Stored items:
________________________________________

Context: an optimization exercise on an open-source flow, tuned for small area. The choices shown serve that exercise and are no tape-out recipe. Only simulation tests tie the RTL to the original design; equivalence was not proved. Power figures rest on the tool's default switching activity, not on a simulated workload.

==> 01-22 <==
==> flow/design.v <==
module sps30_link (
    input  wire        clk,
    input  wire        rst,        
    input  wire        op_valid,
    input  wire [11:0] op,
    input  wire [7:0]  raddr,
    output reg  [7:0]  rdata
);
    localparam [2:0] FR_IDLE     = 3'd0,
                     FR_AWAIT    = 3'd1,
                     FR_READING  = 3'd2,
                     FR_COMPLETE = 3'd3,
                     FR_TIMEOUT  = 3'd4,
                     FR_PERR     = 3'd5;
    localparam [2:0] C_NONE      = 3'd0,
                     C_BAD_HDR   = 3'd1,
                     C_BAD_STUFF = 3'd2,
                     C_TOO_SHORT = 3'd3,
                     C_CHK       = 3'd4,
                     C_LEN       = 3'd5,
                     C_OVERFLOW  = 3'd6;
    localparam [2:0] WR_IDLE     = 3'd0,
                     WR_READING  = 3'd1,
                     WR_DONE     = 3'd2,
                     WR_ERR_CRC  = 3'd3,
                     WR_ERR_NONE = 3'd4,
                     WR_ERR_SHORT= 3'd5;
    function [7:0] crc8_mix(input [7:0] c);
        integer k;
        reg [7:0] c1;
        begin
            c1 = c;
            for (k = 0; k < 8; k = k + 1)
                c1 = c1[7] ? ({c1[6:0], 1'b0} ^ 8'h31) : {c1[6:0], 1'b0};
            crc8_mix = c1;
        end
    endfunction
    function is_reserved(input [7:0] b);
        is_reserved = (b == 8'h11) || (b == 8'h13) || (b == 8'h7D) || (b == 8'h7E);
    endfunction
    function is_replacement(input [7:0] b);
        is_replacement = (b == 8'h31) || (b == 8'h33) || (b == 8'h5D) || (b == 8'h5E);
    endfunction
    wire [3:0] opc = op[11:8];
    wire [7:0] arg = op[7:0];
    wire       go  = op_valid && !rst;
    wire op_chk_clr  = go && opc == 4'h1;
    wire op_chk_add  = go && opc == 4'h2;
    wire op_crc_init = go && opc == 4'h3;
    wire op_crc_upd  = go && opc == 4'h4;
    wire op_esc_put  = go && opc == 4'h5;
    wire op_desc_clr = go && opc == 4'h6;
    wire op_desc_put = go && opc == 4'h7;
    wire op_fr_start = go && opc == 4'h8;
    wire op_fr_byte  = go && opc == 4'h9;
    wire op_fr_tick  = go && opc == 4'hA;
    wire op_wr_start = go && opc == 4'hB;
    wire op_wr_byte  = go && opc == 4'hC;
    wire op_wr_end   = go && opc == 4'hD;
    wire op_ill      = go && opc[3:1] == 3'b111;
    reg [7:0]  chk_acc;
    reg [7:0]  crc8_reg;
    reg [7:0]  esc_a;
    reg [1:0]  esc_cnt;
    reg        desc_pend, desc_valid, desc_err;
    reg [7:0]  desc_out;
    reg        ill_op;
    reg [2:0]  fr_state;
    reg [2:0]  fr_cause;
    reg        fr_pend;
    reg [5:0]  fr_count;
    reg [7:0]  fr_timer;
    reg [7:0]  fr_sum;
    reg [7:0]  fr_buf [0:44];
    reg [2:0]  wr_state;
    reg [5:0]  wr_expect;
    reg [1:0]  wr_phase;
    reg [4:0]  wr_pairs;      
    reg        wr_d0z, wr_d1z;   
    reg [7:0]  wr_crc_t;         
    reg [7:0]  wr_buf [0:39];
    wire wr_reading = (wr_state == WR_READING);
    wire [7:0] crc_in  = (opc == 4'h4) ? crc8_reg :
                         (wr_phase == 2'd0) ? 8'hFF : wr_crc_t;
    wire [7:0] crc_out = crc8_mix(crc_in ^ arg);
    always @(posedge clk) begin
        if (rst) begin
            chk_acc    <= 8'h00;
            crc8_reg   <= 8'hFF;
            esc_a      <= 8'h00;
            esc_cnt    <= 2'd0;
            desc_pend  <= 1'b0;
            desc_valid <= 1'b0;
            desc_err   <= 1'b0;
            desc_out   <= 8'h00;
            ill_op     <= 1'b0;
        end else begin
            if (op_chk_clr)  chk_acc  <= 8'h00;
            if (op_chk_add)  chk_acc  <= chk_acc + arg;
            if (op_crc_init) crc8_reg <= 8'hFF;
            if (op_crc_upd)  crc8_reg <= crc_out;
            if (op_esc_put) begin
                esc_a   <= arg;
                esc_cnt <= is_reserved(arg) ? 2'd2 : 2'd1;
            end
            if (op_desc_clr) begin
                desc_pend  <= 1'b0;
                desc_valid <= 1'b0;
                desc_err   <= 1'b0;
                desc_out   <= 8'h00;
            end
            if (op_desc_put && !desc_err) begin
                if (desc_pend) begin
                    desc_pend <= 1'b0;
                    if (is_replacement(arg)) begin
                        desc_out   <= arg ^ 8'h20;
                        desc_valid <= 1'b1;
                    end else begin
                        desc_err   <= 1'b1;
                        desc_valid <= 1'b0;
                    end
                end else if (arg == 8'h7D) begin
                    desc_pend  <= 1'b1;
                    desc_valid <= 1'b0;
                end else begin
                    desc_out   <= arg;
                    desc_valid <= 1'b1;
                end
            end
            if (op_ill || (op_wr_start && !wr_reading && arg > 8'd40))
                ill_op <= 1'b1;
        end
    end
    wire       fr_reading    = (fr_state == FR_READING);
    wire       fr_want       = fr_pend ? is_replacement(arg) : (arg != 8'h7D && arg != 8'h7E);
    wire       fr_full       = (fr_count == 6'd45);
    wire       fr_store_en   = op_fr_byte && fr_reading && fr_want && !fr_full;
    wire [7:0] fr_store_data = fr_pend ? (arg ^ 8'h20) : arg;
    always @(posedge clk) begin
        if (rst) begin
            fr_state <= FR_IDLE;
            fr_cause <= C_NONE;
            fr_pend  <= 1'b0;
            fr_count <= 6'd0;
            fr_timer <= 8'd0;
            fr_sum   <= 8'd0;
        end else if (op_fr_start) begin
            if (fr_state != FR_AWAIT && !fr_reading) begin
                fr_state <= FR_AWAIT;
                fr_cause <= C_NONE;
                fr_pend  <= 1'b0;
                fr_count <= 6'd0;
                fr_timer <= 8'd0;
                fr_sum   <= 8'd0;
            end
        end else if (op_fr_tick) begin
            if (fr_state == FR_AWAIT || fr_reading) begin
                fr_timer <= fr_timer + 8'd1;
                if (fr_timer >= 8'd200)
                    fr_state <= FR_TIMEOUT;
            end
        end else if (op_fr_byte) begin
            if (fr_state == FR_AWAIT) begin
                if (arg == 8'h7E) begin
                    fr_state <= FR_READING;
                end else begin
                    fr_state <= FR_PERR;
                    fr_cause <= C_BAD_HDR;
                end
            end else if (fr_reading) begin
                if (fr_pend) begin
                    fr_pend <= 1'b0;
                    if (!fr_want) begin
                        fr_state <= FR_PERR;
                        fr_cause <= C_BAD_STUFF;
                    end
                end else if (arg == 8'h7D) begin
                    fr_pend <= 1'b1;
                end else if (arg == 8'h7E) begin
                    fr_state <= FR_PERR;
                    if (fr_count < 6'd3)
                        fr_cause <= C_TOO_SHORT;
                    else if (fr_count < 6'd5 || fr_buf[3] != {2'b00, fr_count - 6'd5})
                        fr_cause <= C_LEN;
                    else if (fr_sum != 8'hFF)
                        fr_cause <= C_CHK;
                    else
                        fr_state <= FR_COMPLETE;
                end
                if (fr_want) begin
                    if (fr_full) begin
                        fr_state <= FR_PERR;
                        fr_cause <= C_OVERFLOW;
                    end else begin
                        fr_count <= fr_count + 6'd1;
                        fr_sum   <= fr_sum + fr_store_data;
                    end
                end
            end
        end
    end
    integer fi;
    always @(posedge clk) begin
        for (fi = 0; fi < 45; fi = fi + 1)
            if (fr_store_en && fr_count == fi)
                fr_buf[fi] <= fr_store_data;
    end
    wire       wr_crc_ok  = (arg == wr_crc_t);
    wire [4:0] wr_pairs_1 = wr_pairs + 5'd1;
    wire       wr_append  = op_wr_byte && wr_reading && wr_phase == 2'd2 && wr_crc_ok;
    always @(posedge clk) begin
        if (rst) begin
            wr_state  <= WR_IDLE;
            wr_expect <= 6'd0;
            wr_phase  <= 2'd0;
            wr_pairs  <= 5'd0;
            wr_d0z    <= 1'b1;
            wr_d1z    <= 1'b1;
        end else if (op_wr_start) begin
            if (!wr_reading && arg <= 8'd40) begin
                wr_expect <= arg[5:0];
                wr_phase  <= 2'd0;
                wr_d0z    <= 1'b1;
                wr_d1z    <= 1'b1;
                wr_pairs  <= 5'd0;
                wr_state  <= (arg[5:1] == 5'd0) ? WR_ERR_NONE : WR_READING;
            end
        end else if (op_wr_byte) begin
            if (wr_reading) begin
                case (wr_phase)
                    2'd0: begin
                        wr_d0z   <= 1'b0;
                        wr_phase <= 2'd1;
                    end
                    2'd1: begin
                        wr_d1z   <= 1'b0;
                        wr_phase <= 2'd2;
                    end
                    default: begin
                        wr_phase <= 2'd0;
                        if (wr_crc_ok) begin
                            wr_pairs <= wr_pairs_1;
                            if ({wr_pairs_1, 1'b0} >= wr_expect)
                                wr_state <= WR_DONE;
                            else if (wr_pairs_1 == wr_expect[5:1])
                                wr_state <= WR_ERR_SHORT;
                        end else begin
                            wr_state <= WR_ERR_CRC;
                        end
                    end
                endcase
            end
        end else if (op_wr_end) begin
            if (wr_reading)
                wr_state <= (wr_pairs == 5'd0) ? WR_ERR_NONE : WR_ERR_SHORT;
        end
    end
    wire wr_put = op_wr_byte && wr_reading && !wr_phase[1];
    always @(posedge clk)
        if (wr_put) wr_crc_t <= crc_out;
    integer wi;
    always @(posedge clk) begin
        for (wi = 0; wi < 20; wi = wi + 1)
            if (wr_put && wr_pairs == wi) begin
                if (!wr_phase[0]) wr_buf[2*wi]     <= arg;
                else              wr_buf[2*wi + 1] <= arg;
            end
    end
    wire       wr_dprev = (wr_state != WR_ERR_CRC) &&
                          (raddr[0] ? (wr_phase == 2'd0 && !wr_d0z) : (wr_phase != 2'd2 && !wr_d1z));
    wire [4:0] wr_dptr  = wr_pairs - {4'd0, wr_dprev};
    wire       rd_req  = ~raddr[0];
    wire [4:0] m3_in   = rd_req ? wr_expect[5:1]
                                : (wr_pairs + {4'd0, wr_state == WR_ERR_CRC});
    wire [7:0] m3_out  = {2'b00, m3_in, 1'b0} + {3'b000, m3_in} +
                         {6'd0, rd_req ? 2'd0 : wr_phase};
    wire       fsel = (raddr[7:6] == 2'b01) || (raddr[7:2] == 6'b000101) ||
                      (raddr == 8'h18);
    wire [5:0] fidx = raddr[6] ? raddr[5:0] :
                      raddr[3] ? (fr_count - 6'd1) : {4'd0, raddr[1:0]};
    wire       dsel = (raddr == 8'h25 && !wr_d0z) || (raddr == 8'h26 && !wr_d1z);
    wire       wsel = (raddr[7:6] == 2'b10) || dsel;
    wire [5:0] widx = raddr[7] ? raddr[5:0] : {wr_dptr, ~raddr[0]};
    reg  [7:0] ctl;
    always @(*) begin
        ctl = 8'h00;
        case (raddr)
            8'h00: ctl = chk_acc;
            8'h01: ctl = ~chk_acc;
            8'h02: ctl = crc8_reg;
            8'h03: ctl = crc8_reg;
            8'h04: ctl = (esc_cnt == 2'd2) ? 8'h7D : esc_a;
            8'h05: ctl = (esc_cnt == 2'd2) ? (esc_a ^ 8'h20) : 8'h00;
            8'h06: ctl = {6'd0, esc_cnt};
            8'h07: ctl = {5'd0, desc_err, desc_valid, desc_pend};
            8'h08: ctl = desc_out;
            8'h09: ctl = {7'd0, ill_op};
            8'h10: ctl = {1'b0, fr_cause, fr_pend, fr_state};
            8'h11: ctl = {2'd0, fr_count};
            8'h12: ctl = fr_timer;
            8'h20: ctl = {2'd0, wr_phase, 1'b0, wr_state};
            8'h21: ctl = {2'd0, wr_expect};
            8'h22, 8'h23: ctl = m3_out;
            8'h24: ctl = {2'd0, wr_pairs, 1'b0};
            default: ctl = 8'h00;
        endcase
    end
    reg  [44:0]  fsel_oh;
    reg  [39:0]  wsel_oh;
    reg  [359:0] fr_flat;
    reg  [319:0] wr_flat;
    integer ri;
    always @(*) begin
        for (ri = 0; ri < 45; ri = ri + 1) begin
            fsel_oh[ri] = fsel && fidx == ri;
            fr_flat[8*ri +: 8] = fr_buf[ri];
        end
        for (ri = 0; ri < 40; ri = ri + 1) begin
            wsel_oh[ri] = wsel && widx == ri;
            wr_flat[8*ri +: 8] = wr_buf[ri];
        end
    end
    wire [7:0] buf_rd;
    sps30_link_rdplane #(.N(85)) u_rd (.sel({wsel_oh, fsel_oh}), .data({wr_flat, fr_flat}), .q(buf_rd));
    always @(*) rdata = ctl | buf_rd;
endmodule
module sps30_link_rdplane #(parameter N = 85) (
    input  wire [N-1:0]   sel,
    input  wire [8*N-1:0] data,
    output reg  [7:0]     q
);
    integer i;
    always @(*) begin
        q = 8'h00;
        for (i = 0; i < N; i = i + 1)
            q = q | ({8{sel[i]}} & data[8*i +: 8]);
    end
endmodule
==> flow/run.sh <==
#!/bin/bash
# synth_recipe.tcl (not shown) runs the flow's synth.tcl, then flattens the netlist and writes it again
# the make line also repeats each setting of config.mk as NAME=value (left out here)
make -C /OpenROAD-flow-scripts/flow DESIGN_CONFIG=/design/flow/config.mk WORK_HOME=/design/flow/orfs CLKGATE_MAP_FILE= SYNTH_SCRIPT=/design/flow/synth_recipe.tcl finish
==> flow/config.mk <==
export PLATFORM = sky130hd
export DESIGN_NAME = sps30_link
export DESIGN_NICKNAME = sps30_link
export VERILOG_FILES = /design/flow/design.v
export SDC_FILE = /design/flow/constraint.sdc
export NUM_CORES = 4
export LEC_CHECK = 0
export CAP_MARGIN = 20
export CORE_MARGIN = 2
export CORE_UTILIZATION = 40
export CTS_BUF_LIST = sky130_fd_sc_hd__clkbuf_16
export CTS_CLUSTER_DIAMETER = 80
export CTS_CLUSTER_SIZE = 25
export SLEW_MARGIN = 20
export SYNTH_HIERARCHICAL = 1
==> flow/constraint.sdc <==
create_clock -name core_clock -period 55.0 [get_ports {clk}]
set_input_delay 11.0000 -clock core_clock [delete_from_list [all_inputs] [get_ports {clk}]]
set_output_delay 11.0000 -clock core_clock [all_outputs]
set_load 0.01 [all_outputs]
==> 07-07: changes against 01-22 <==
==> flow/flow/run.sh (new file) <==
#!/bin/bash
# The standard ORFS layout (bash standard.sh), with these changes:
#  * synthesis maps logic with flow/abc_area_map.script (ORFS's speed-script
#    mapping passes with the delay target relaxed, then area-recovery
#    mapping rounds, and without abc's buffering and gate sizing) in place
#    of ORFS's abc_speed.script, and leaves adders to abc (no ADDER_MAP_FILE);
#  * clock tree synthesis uses clkbuf_16 clusters of up to 30 sinks and no
#    dummy loads;
#  * the buffer placed on each input and output port is buf_1.
# Registers, floorplan, power grid, tap cells, placement and
# routing are the standard flow's. Each tool's output goes to a log file in
# this folder (and ORFS's own per-step logs under orfs/logs).
set -euo pipefail
work="$PWD"
rm -rf "$work/scripts_area"
cp -r "$FLOW_HOME/scripts" "$work/scripts_area"
cp "$work/flow/abc_area_map.script" "$work/scripts_area/abc_speed.script"
bash "$work/standard.sh" \
    "SCRIPTS_DIR=$work/scripts_area" \
    "ADDER_MAP_FILE=" \
    "BUFFER_PORTS_ARGS=-buffer_cell sky130_fd_sc_hd__buf_1" \
    "CTS_ARGS=-sink_clustering_enable -repair_clock_nets -sink_clustering_size 30 -sink_clustering_max_diameter 80 -buf_list sky130_fd_sc_hd__clkbuf_16 -dont_use_dummy_load" \
    finish > "$work/standard_flow.log" 2>&1
==> flow/flow/abc_area_map.script (new file) <==
strash
&get -n
&st
&dch
&nf -R 1000
&st
&syn2
&if -g -K 6
&synch2
&nf -R 1000
&st
&syn2
&if -g -K 6
&synch2
&nf -R 1000
&st
&syn2
&if -g -K 6
&synch2
&nf -R 1000
&st
&syn2
&if -g -K 6
&synch2
&nf -R 1000
&st
&syn2
&if -g -K 6
&synch2
&nf -R 1000
&put
&st
&dch -f
&nf -R 1000 -C 32 -F 8
&put
topo
==> flow/standard.sh (new file) <==
#!/bin/bash
# synth_recipe.tcl (not shown) runs the flow's synth.tcl, then flattens the netlist and writes it again
# the make line also repeats each setting of config.mk as NAME=value (left out here)
make -C /OpenROAD-flow-scripts/flow DESIGN_CONFIG=/design/flow/config.mk WORK_HOME=/design/flow/orfs CLKGATE_MAP_FILE= SYNTH_SCRIPT=/design/flow/synth_recipe.tcl "${@:-finish}"
- CTS_BUF_LIST: sky130_fd_sc_hd__clkbuf_16 -> default
- CTS_CLUSTER_DIAMETER: 80 -> default
- CTS_CLUSTER_SIZE: 25 -> default
- PLACE_DENSITY: default -> 0.85
removed: flow/run.sh
==> 05-21: changes against 01-22 <==
- CORE_UTILIZATION: 40 -> 70
- CTS_BUF_LIST: sky130_fd_sc_hd__clkbuf_16 -> default
- CTS_CLUSTER_DIAMETER: 80 -> default
- CTS_CLUSTER_SIZE: 25 -> default
==> flow_summary.yaml <==
drt:
  wl_met2_um: 48700
pwr:
  comb_power_share_pct: 5.1
  pwr-share-seq_pct: 65.2
placement:
  place_area_mm2: 0.0332
  place_ws_ns: 27.63
sta:
  max_slew_margin_pct: 16.7
status:
  status: "timing/DRC/antenna clean"
yosys:
  syn_inst: 2192
  yosysSeqAreaShare_pct: 72.5
grt:
  grt_util_met1_pct: 36.6
-- figures above: 07-07

==> flow_summary.yaml <==
status:
  status: "timing/DRC/antenna clean"
pwr:
  pwr-share-seq_pct: 61.1
  comb_power_share_pct: 4.5
yosys:
  yosysSeqAreaShare_pct: 68.3
  syn_inst: 2434
sta:
  rsz0062_at_grt: "false"
  max_slew_margin_pct: 17.1
drt:
  wl_met2_um: 58900
cts:
  cts_buffer_depth: 3
placement:
  place_area_mm2: 0.0344
  place_ws_ns: 27.42
hold_path:
  min_from: "esc_a[4]"
worst_setup_path:
  path_cells: "buf_2, buf_4, a21oi_1, nor3_1, ha_1, nor3b_1, o21ai_1, nor2_1, buf_4, a22o_1, a221oi_1, nand4_1, nor3_1, nand3_1, a31oi_1, nand4_1, clkdlybuf4s50_1"
-- figures above: 01-22

==> flow_summary.yaml <==
status:
  status: "timing/DRC/antenna clean"
layout:
  n_all_inverters: 28
  buf_share_pct: 2.58
  syn2layout_area_growth_pct: 10.8
placement:
  place_area_mm2: 0.0337
  place_ws_ns: 27.35
cts:
  cts_hold_buf: 0
yosys:
  synth_common_cells: "edfxtp_1, nor2_1, a22oi_1"
  yosysSeqAreaShare_pct: 68.3
worst_setup_path:
  cp_slowest_cell: "o21ai_1"
die:
  fp.dieW_um: 220
drt:
  routedWlPerCell_um: 39.6
grt:
  met3_usage_pct: 24.0
sta:
  max_slew_margin_pct: 9.52
-- figures above: 05-21

==> what the ideal ports hide <==
No port has a modelled driver above. Below, the same layouts with a new extraction and two added sets of constraints. Step 1 (the two cells are an assumption about what drives the block):
set clk [get_ports {clk}]
set_driving_cell -lib_cell sky130_fd_sc_hd__clkbuf_16 $clk
set_driving_cell -lib_cell sky130_fd_sc_hd__buf_2 [delete_from_list [all_inputs] $clk]
Step 2 times the ports against the registers' clock, not the clock port: input delays grow and output delays shrink by t, the midpoint of the rising clock arrivals with the driver on. Three values: ideal, step 1, step 2; two values: the first two.
| run | t, ns | setup slack, ns | latest minus earliest clock arrival (ns) | cell pins on the clock port's net |
|---|---|---|---|---|
| 01-22 | 0.669 | 27.137 / 27.115 / 27.115 | 0.052 / 0.052 | 1 |
| 07-07 | 0.645 | 27.329 / 27.308 / 27.308 | 0.082 / 0.083 | 1 |
| 05-21 | 0.689 | 26.728 / 26.705 / 26.705 | 0.037 / 0.037 | 1 |
After both steps setup and hold are still met in every run listed. The setup slack of 05-21, which loses most, moves by -0.023 ns with the drivers and by -0.023 ns with both steps.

________________________________________

Beginning at the opening line of the data, transcribe each line exactly until you reach the line with "localparam [2:0] WR_IDLE", which you also include, and go no further.

EXPECTED ANSWER:
Context: an optimization exercise on an open-source flow, tuned for small area. The choices shown serve that exercise and are no tape-out recipe. Only simulation tests tie the RTL to the original design; equivalence was not proved. Power figures rest on the tool's default switching activity, not on a simulated workload.

==> 01-22 <==
==> flow/design.v <==
module sps30_link (
    input  wire        clk,
    input  wire        rst,        
    input  wire        op_valid,
    input  wire [11:0] op,
    input  wire [7:0]  raddr,
    output reg  [7:0]  rdata
);
    localparam [2:0] FR_IDLE     = 3'd0,
                     FR_AWAIT    = 3'd1,
                     FR_READING  = 3'd2,
                     FR_COMPLETE = 3'd3,
                     FR_TIMEOUT  = 3'd4,
                     FR_PERR     = 3'd5;
    localparam [2:0] C_NONE      = 3'd0,
                     C_BAD_HDR   = 3'd1,
                     C_BAD_STUFF = 3'd2,
                     C_TOO_SHORT = 3'd3,
                     C_CHK       = 3'd4,
                     C_LEN       = 3'd5,
                     C_OVERFLOW  = 3'd6;
    localparam [2:0] WR_IDLE     = 3'd0,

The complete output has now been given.